Hezbollah Suffers Syria Blowback in Beirut Bombings

Hassan Nasrallah, the dreadful Shiite cleric who commands the Lebanon-based Hezbollah movement, couldn’t get what he wanted.

He had plunged his militia into the war in Syria, he had helped turn the tide of war in favor of the Bashar al-Assad regime, and he had bragged about the prowess of his fighters. Yet he had asked that the fight for Syria be waged only on Syrian soil.

The two bombings that hit the Iranian embassy in a Hezbollah neighborhood of Beirut on Tuesday should have delivered to Nasrallah a truth known to all protagonists in this fight. There are no easy victories, no way that the fire could rage in Syria while life went on as usual in Beirut.

It was Nasrallah -- and by extension his Iranian paymasters -- who wrote the grim new rules of the Syrian war. Assad hadn’t been able to prevail against the Sunni rebellion. The Russian weapons and Iranian money, deployed on his behalf, hadn’t sufficed.

The Iranian desire for a measure of deniability had come up against the incompetence of Assad’s armed forces: The dictator’s supporters were barbarians, but defections from the ranks, and the flagrant sectarian base of his regime, had forced the Iranians into the open. This is when Iran decreed the entry of Hezbollah into the fight.

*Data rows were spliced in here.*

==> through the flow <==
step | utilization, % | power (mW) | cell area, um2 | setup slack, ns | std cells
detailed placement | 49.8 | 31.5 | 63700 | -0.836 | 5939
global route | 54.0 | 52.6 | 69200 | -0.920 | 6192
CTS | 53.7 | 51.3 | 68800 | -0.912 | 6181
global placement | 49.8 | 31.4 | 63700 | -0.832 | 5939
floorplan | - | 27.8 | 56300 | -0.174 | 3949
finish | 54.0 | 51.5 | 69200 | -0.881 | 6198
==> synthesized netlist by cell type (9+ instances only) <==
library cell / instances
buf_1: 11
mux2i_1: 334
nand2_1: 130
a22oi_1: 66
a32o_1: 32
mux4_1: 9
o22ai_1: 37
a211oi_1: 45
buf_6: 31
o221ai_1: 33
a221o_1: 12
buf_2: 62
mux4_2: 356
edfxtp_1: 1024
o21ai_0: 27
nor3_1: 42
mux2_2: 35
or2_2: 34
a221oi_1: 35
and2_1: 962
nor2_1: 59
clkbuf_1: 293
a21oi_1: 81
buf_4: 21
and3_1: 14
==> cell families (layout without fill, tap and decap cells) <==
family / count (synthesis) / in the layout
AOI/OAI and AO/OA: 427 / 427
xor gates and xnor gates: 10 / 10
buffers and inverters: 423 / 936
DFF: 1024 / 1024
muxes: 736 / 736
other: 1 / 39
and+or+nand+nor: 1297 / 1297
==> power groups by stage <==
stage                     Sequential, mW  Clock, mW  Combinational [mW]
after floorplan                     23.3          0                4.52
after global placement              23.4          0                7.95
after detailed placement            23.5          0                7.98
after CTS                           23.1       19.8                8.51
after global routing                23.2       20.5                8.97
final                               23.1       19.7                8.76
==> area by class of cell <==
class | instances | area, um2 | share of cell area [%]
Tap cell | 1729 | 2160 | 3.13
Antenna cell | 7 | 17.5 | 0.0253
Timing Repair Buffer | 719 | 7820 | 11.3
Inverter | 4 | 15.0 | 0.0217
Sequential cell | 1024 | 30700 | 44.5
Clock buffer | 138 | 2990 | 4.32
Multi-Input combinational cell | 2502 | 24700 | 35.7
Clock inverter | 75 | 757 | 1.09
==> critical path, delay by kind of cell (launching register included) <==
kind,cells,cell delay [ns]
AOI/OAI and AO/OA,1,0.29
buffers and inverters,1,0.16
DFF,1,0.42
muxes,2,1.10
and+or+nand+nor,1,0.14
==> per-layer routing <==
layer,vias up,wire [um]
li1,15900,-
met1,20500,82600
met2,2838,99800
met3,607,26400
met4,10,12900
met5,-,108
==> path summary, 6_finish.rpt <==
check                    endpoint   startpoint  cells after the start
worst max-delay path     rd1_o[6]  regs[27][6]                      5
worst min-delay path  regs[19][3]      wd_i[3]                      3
File: config.mk
export PLATFORM = sky130hd
export DESIGN_NAME = rv_decode
export DESIGN_NICKNAME = d
export VERILOG_FILES = /design/src/design/rv_pkg.sv /design/src/design/rv_decode.sv
export VERILOG_INCLUDE_DIRS = /design/src /design/src/include
export SDC_FILE = /design/constraint.sdc
export NUM_CORES = 1
export LEC_CHECK = 0
export ABC_CLOCK_PERIOD_IN_PS = 2400
export BUFFER_PORTS_ARGS = -buffer_cell sky130_fd_sc_hd__buf_2
export CAP_MARGIN = 30
export CORE_AREA = 3 3 111 113
export DETAILED_ROUTE_END_ITERATION = 7
export DIE_AREA = 0 0 114 116
export PLACE_DENSITY_LB_ADDON = 0.3
export SYNTH_ARGS = -nofsm -noshare
export SYNTH_HDL_FRONTEND = slang
export SYNTH_SLANG_ARGS = --single-unit
export TNS_END_PERCENT = 5
File: constraint.sdc
create_clock -name vclk -period 2.4
set_input_delay 0.24 -clock vclk [all_inputs]
set_output_delay 0.24 -clock vclk [all_outputs]
set_load 0.01 [all_outputs]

It didn’t matter whether Nasrallah and his lieutenants were enthusiastic about this new mission beyond Lebanon’s borders. The Hezbollah leaders are at once players in the Lebanese political game and self-professed soldiers in Iran’s revolutionary brigades. The effective leader of Hezbollah isn’t Nasrallah in his bunker, but Iran’s supreme leader, Ali Khamenei, in Tehran. Iran’s power and money and protection raised Nasrallah, a child of Beirut’s most wretched slum, to his position as mightiest warlord in Lebanon.

Iran may have been pressed for money at home, hobbled by sanctions, but the money kept coming to Beirut. There was money for Hezbollah’s gunmen, there was a television station, Al Manar, that spread Iran’s message. A vast relief network enabled Nasrallah to pose as a benefactor of impoverished Shiites and to ask his followers for ever greater sacrifices. Nasrallah’s mission was clear: He and his fighters were to make Iran a power of the Mediterranean and, by way of Lebanon, a veritable neighbor of Israel.

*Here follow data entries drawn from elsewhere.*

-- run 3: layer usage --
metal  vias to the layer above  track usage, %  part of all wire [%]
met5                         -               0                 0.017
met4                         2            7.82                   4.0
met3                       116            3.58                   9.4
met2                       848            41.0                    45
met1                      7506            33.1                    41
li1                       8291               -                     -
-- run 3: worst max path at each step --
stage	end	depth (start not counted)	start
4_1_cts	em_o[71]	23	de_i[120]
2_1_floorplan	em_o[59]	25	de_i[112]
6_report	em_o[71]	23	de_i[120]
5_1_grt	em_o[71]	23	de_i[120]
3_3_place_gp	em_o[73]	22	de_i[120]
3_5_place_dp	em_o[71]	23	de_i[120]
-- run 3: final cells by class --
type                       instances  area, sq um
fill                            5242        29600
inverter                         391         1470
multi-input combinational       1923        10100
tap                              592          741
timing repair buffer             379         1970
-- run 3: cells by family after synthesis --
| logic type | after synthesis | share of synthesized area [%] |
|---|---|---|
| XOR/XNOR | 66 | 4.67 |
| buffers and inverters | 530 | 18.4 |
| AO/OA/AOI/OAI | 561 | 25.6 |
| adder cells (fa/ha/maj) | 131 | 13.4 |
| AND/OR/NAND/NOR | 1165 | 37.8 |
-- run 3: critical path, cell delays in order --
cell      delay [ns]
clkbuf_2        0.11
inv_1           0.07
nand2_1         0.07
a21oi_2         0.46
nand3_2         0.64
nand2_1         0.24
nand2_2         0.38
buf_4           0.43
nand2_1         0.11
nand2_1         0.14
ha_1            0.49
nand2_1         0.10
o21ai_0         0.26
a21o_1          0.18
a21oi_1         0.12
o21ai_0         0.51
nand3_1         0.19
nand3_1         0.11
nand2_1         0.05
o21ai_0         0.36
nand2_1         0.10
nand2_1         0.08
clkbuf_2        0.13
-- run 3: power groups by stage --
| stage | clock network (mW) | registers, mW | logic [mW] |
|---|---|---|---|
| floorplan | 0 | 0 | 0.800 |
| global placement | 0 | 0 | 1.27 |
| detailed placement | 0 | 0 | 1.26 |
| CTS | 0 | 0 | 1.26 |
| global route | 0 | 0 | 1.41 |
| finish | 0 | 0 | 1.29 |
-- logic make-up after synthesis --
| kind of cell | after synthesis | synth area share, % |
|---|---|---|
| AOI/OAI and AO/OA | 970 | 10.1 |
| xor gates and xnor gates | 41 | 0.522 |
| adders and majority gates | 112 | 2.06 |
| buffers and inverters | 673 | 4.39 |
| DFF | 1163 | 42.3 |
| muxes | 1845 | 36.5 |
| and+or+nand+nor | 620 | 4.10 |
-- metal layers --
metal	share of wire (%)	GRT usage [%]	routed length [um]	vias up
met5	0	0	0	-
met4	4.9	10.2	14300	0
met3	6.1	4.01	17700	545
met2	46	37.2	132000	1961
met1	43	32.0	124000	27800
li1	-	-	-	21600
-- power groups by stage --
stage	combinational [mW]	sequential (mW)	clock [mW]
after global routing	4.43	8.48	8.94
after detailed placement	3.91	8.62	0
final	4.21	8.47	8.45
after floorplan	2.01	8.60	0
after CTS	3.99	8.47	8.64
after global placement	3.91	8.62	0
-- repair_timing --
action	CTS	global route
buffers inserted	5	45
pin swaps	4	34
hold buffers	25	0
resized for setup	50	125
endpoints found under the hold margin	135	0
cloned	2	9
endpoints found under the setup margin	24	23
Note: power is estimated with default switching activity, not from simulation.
[config.mk]
export PLATFORM = sky130hd
export DESIGN_NAME = ps2_receiver
export DESIGN_NICKNAME = d
export VERILOG_FILES = /design/src/hdl/soc_pkg.sv /design/src/hdl/ps2_receiver.sv
export VERILOG_INCLUDE_DIRS = /design/src /design/src/hdl
export SDC_FILE = /design/constraint.sdc
export NUM_CORES = 1
export LEC_CHECK = 0
export BUFFER_PORTS_ARGS = -buffer_cell sky130_fd_sc_hd__buf_2
export CAP_MARGIN = 10
export CORE_UTILIZATION = 55
export DETAILED_ROUTE_END_ITERATION = 8
export GPL_TIMING_DRIVEN = 0
export PLACE_DENSITY_LB_ADDON = 0.08
export REMOVE_ABC_BUFFERS = 1
export SYNTH_ARGS = -nofsm -noshare
export SYNTH_HDL_FRONTEND = slang
export SYNTH_SLANG_ARGS = --single-unit
export TNS_END_PERCENT = 1
[constraint.sdc]
create_clock -name clk -period 2.1 [get_ports clk]
set_input_delay 0.105 -clock clk [delete_from_list [all_inputs] [get_ports clk]]
set_output_delay 0.105 -clock clk [all_outputs]
set_load 0.03 [all_outputs]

Once Iran had committed itself to Assad’s survival, Hezbollah forces were on their way to Syria. This war kept no secrets. At first, Hezbollah fighters who fell in battle were given quiet burials. Their death notices were ambiguous -- they died while performing “jihadi duty.”

A vicious battle last May for Qusayr, a town near the Lebanese border, shattered the ambiguity. Hezbollah fighters prevailed at a price. Their triumphalism was abhorrent. They defied the sensibilities of Sunnis everywhere. They raised Shiite banners atop a Sunni mosque. There had been an unwritten pact that all parties to the sectarian feuds of Lebanon would keep a distance from Syria’s struggle, lest the divisions tear Lebanon apart.

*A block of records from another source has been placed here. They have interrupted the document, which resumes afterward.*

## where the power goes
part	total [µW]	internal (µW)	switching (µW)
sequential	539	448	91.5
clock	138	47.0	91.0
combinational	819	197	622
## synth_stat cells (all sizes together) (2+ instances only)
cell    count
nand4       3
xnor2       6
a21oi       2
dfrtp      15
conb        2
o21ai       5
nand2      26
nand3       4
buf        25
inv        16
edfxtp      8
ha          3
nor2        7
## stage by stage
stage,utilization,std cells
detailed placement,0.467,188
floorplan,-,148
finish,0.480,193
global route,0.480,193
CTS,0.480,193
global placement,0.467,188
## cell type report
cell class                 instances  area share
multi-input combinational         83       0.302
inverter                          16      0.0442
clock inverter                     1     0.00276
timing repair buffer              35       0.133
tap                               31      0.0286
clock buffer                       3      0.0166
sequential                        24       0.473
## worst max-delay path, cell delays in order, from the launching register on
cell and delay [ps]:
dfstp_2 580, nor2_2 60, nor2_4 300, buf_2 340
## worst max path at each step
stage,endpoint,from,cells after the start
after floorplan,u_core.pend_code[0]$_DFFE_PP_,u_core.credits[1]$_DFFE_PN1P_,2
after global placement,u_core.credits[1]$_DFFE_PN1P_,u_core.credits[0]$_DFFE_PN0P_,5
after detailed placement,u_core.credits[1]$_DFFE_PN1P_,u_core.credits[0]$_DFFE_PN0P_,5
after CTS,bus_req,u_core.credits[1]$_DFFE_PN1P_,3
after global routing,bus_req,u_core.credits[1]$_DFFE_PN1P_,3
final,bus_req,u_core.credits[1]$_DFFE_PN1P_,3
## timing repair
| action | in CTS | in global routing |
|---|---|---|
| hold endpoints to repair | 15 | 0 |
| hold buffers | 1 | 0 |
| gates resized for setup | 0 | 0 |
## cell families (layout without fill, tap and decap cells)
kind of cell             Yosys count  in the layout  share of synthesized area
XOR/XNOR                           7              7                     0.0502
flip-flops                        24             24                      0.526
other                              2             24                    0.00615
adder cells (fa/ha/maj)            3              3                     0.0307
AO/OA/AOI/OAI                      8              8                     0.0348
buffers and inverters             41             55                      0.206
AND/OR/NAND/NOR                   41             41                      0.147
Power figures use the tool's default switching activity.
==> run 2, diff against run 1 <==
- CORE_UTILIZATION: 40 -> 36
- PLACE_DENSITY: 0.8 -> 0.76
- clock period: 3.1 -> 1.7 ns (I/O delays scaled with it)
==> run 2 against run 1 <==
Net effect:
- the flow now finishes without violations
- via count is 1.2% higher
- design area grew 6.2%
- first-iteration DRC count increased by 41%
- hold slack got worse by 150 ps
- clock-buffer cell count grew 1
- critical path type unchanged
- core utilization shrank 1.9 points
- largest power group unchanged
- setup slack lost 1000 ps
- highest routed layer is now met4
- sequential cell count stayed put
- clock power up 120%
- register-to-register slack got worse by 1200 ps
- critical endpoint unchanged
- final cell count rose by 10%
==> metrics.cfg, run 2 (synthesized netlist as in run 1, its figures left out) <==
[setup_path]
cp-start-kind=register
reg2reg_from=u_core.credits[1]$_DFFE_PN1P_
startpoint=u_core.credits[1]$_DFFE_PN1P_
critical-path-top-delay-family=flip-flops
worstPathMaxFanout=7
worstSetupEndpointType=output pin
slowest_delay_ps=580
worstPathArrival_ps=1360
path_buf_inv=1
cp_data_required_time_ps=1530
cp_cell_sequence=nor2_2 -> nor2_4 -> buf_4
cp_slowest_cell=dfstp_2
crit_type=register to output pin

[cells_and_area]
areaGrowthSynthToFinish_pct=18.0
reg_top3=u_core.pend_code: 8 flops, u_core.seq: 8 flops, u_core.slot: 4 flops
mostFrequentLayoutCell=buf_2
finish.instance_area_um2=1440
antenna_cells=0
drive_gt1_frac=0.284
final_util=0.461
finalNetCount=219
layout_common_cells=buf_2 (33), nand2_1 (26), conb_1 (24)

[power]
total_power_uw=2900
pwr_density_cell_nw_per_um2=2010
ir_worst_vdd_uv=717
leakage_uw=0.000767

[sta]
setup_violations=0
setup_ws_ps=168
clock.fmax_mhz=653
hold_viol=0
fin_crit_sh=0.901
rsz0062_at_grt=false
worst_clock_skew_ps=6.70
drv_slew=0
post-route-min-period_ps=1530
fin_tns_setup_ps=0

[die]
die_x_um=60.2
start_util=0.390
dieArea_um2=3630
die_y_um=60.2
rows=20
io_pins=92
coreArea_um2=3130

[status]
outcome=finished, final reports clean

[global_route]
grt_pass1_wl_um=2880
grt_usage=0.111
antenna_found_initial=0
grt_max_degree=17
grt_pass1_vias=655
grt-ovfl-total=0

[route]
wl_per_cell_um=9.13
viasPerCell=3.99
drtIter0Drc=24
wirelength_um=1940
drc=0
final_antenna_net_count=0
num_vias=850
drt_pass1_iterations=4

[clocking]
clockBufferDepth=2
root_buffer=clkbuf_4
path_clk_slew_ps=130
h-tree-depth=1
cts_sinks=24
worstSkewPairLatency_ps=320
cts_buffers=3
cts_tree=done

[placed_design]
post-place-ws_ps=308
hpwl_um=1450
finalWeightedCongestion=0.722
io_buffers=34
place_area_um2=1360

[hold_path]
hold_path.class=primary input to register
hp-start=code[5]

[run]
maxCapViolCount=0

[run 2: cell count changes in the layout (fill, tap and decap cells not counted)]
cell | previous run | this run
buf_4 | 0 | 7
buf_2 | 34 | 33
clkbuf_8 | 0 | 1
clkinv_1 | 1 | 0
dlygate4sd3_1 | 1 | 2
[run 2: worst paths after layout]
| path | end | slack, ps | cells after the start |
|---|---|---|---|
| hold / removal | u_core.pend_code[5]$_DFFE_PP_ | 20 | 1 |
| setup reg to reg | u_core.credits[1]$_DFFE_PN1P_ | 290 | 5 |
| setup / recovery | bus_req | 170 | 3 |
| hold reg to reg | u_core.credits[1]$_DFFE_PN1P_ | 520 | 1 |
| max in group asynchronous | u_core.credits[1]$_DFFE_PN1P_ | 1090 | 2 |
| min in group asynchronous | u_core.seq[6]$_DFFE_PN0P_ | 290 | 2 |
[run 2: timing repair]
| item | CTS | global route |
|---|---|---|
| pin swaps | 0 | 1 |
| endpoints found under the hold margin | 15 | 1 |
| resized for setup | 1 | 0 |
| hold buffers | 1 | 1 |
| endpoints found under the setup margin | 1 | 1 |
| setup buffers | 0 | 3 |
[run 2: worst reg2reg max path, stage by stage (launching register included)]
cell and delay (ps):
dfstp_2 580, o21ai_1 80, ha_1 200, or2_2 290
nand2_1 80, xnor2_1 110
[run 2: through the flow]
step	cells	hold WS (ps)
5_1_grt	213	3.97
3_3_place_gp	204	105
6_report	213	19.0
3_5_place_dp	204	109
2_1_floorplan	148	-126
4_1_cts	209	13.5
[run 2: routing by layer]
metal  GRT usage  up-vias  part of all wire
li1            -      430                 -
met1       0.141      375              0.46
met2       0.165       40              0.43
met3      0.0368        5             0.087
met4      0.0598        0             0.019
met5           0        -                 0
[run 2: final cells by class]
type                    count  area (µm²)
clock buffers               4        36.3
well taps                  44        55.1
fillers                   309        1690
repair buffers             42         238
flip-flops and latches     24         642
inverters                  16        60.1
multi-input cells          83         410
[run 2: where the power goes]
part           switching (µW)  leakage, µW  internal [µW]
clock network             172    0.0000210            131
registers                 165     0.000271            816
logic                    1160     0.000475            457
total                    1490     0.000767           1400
[config.mk]
export PLATFORM = sky130hd
export DESIGN_NAME = bus_arbiter_flat
export DESIGN_NICKNAME = d
export VERILOG_FILES = /design/src/hdl/soc_pkg.sv /design/src/hdl/mem_bus_if.sv /design/src/hdl/bus_arbiter.sv /design/src/flat_wrapper.sv
export VERILOG_INCLUDE_DIRS = /design/src /design/src/hdl
export SDC_FILE = /design/constraint.sdc
export NUM_CORES = 1
export LEC_CHECK = 0
export BUFFER_PORTS_ARGS = -buffer_cell sky130_fd_sc_hd__buf_2
export CAP_MARGIN = 0
export CELL_PAD_IN_SITES_DETAIL_PLACEMENT = 0
export CELL_PAD_IN_SITES_GLOBAL_PLACEMENT = 1
export CORE_UTILIZATION = 40
export DETAILED_ROUTE_END_ITERATION = 10
export PLACE_DENSITY_LB_ADDON = 0.12
export SLEW_MARGIN = 10
export SYNTH_ARGS = -nofsm -noshare
export SYNTH_HDL_FRONTEND = slang
export SYNTH_SLANG_ARGS = --single-unit
[constraint.sdc]
create_clock -name clk -period 6.2 [get_ports clk]
set_input_delay 0.31 -clock clk [delete_from_list [all_inputs] [get_ports clk]]
set_output_delay 0.31 -clock clk [all_outputs]
set_load 0.01 [all_outputs]
### config.mk
export PLATFORM = sky130hd
export DESIGN_NAME = obj_sprite_top
export DESIGN_NICKNAME = d
export VERILOG_FILES = /design/src/design/obj_pkg.sv /design/src/design/obj_table_if.sv /design/src/design/obj_dma.sv /design/src/design/obj_mmr.sv /design/src/design/obj_scan.sv /design/src/design/obj_sprite_top.sv /design/src/design/obj_table_ram.sv
export SDC_FILE = /design/constraint.sdc
export NUM_CORES = 2
export LEC_CHECK = 0
export BUFFER_PORTS_ARGS = -buffer_cell sky130_fd_sc_hd__buf_2
export CORE_MARGIN = 3
export CORE_UTILIZATION = 30
export CTS_CLUSTER_DIAMETER = 50
export CTS_CLUSTER_SIZE = 16
export DETAILED_ROUTE_END_ITERATION = 10
export PLACE_DENSITY = 0.41
export SLEW_MARGIN = 5
export SYNTH_ARGS = -nofsm -noshare
export SYNTH_HDL_FRONTEND = slang
export SYNTH_HIERARCHICAL = 1
export SYNTH_SLANG_ARGS = --single-unit
### constraint.sdc
create_clock -name clk -period 5.4 [get_ports clk]
set_input_delay 1.08 -clock clk [delete_from_list [all_inputs] [get_ports clk]]
set_output_delay 1.08 -clock clk [all_outputs]
set_load 0.02 [all_outputs]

For the Sunnis of Lebanon, once masters of the coastal cities of Beirut, Sidon and Tripoli, Qusayr was a summons to battle. They had watched Hezbollah gunmen overrun their beloved West Beirut; they had seen Shiite squatters from the southern hinterland and Bekaa Valley swamp Beirut and alter its demography. They had bristled at the emergence of Iran and its embassy and its agents as a power in their midst.

The two suicide bombers who struck the Iranian embassy, one on a motorcycle and the other behind the wheel of a car loaded with more than 100 pounds of explosives, were Lebanese members of al-Qaeda, “two heroes of the Sunnis of Beirut,” according to a statement on Twitter.

The Sunni jihad in Syria had come to Beirut, and Nasrallah and his Iranian masters have to accept that this was the war they made. Iran plays a double game. It feigns respectability in regional affairs; it even wants a role in the negotiations over Syria, if and when these negotiations materialize. Iran’s president, Hassan Rouhani, described Syria in an article under his name in the Washington Post as a “civilizational jewel,” even as Iran’s Revolutionary Guard and Hezbollah fighters have heaped grief and loss on Syrian civilians.

But the attack in Beirut is a stark confirmation that Iran has run out of deniability for its deeds in Syria.

Fouad Ajami is a senior fellow at Stanford University’s Hoover Institution and author of The Syrian Rebellion.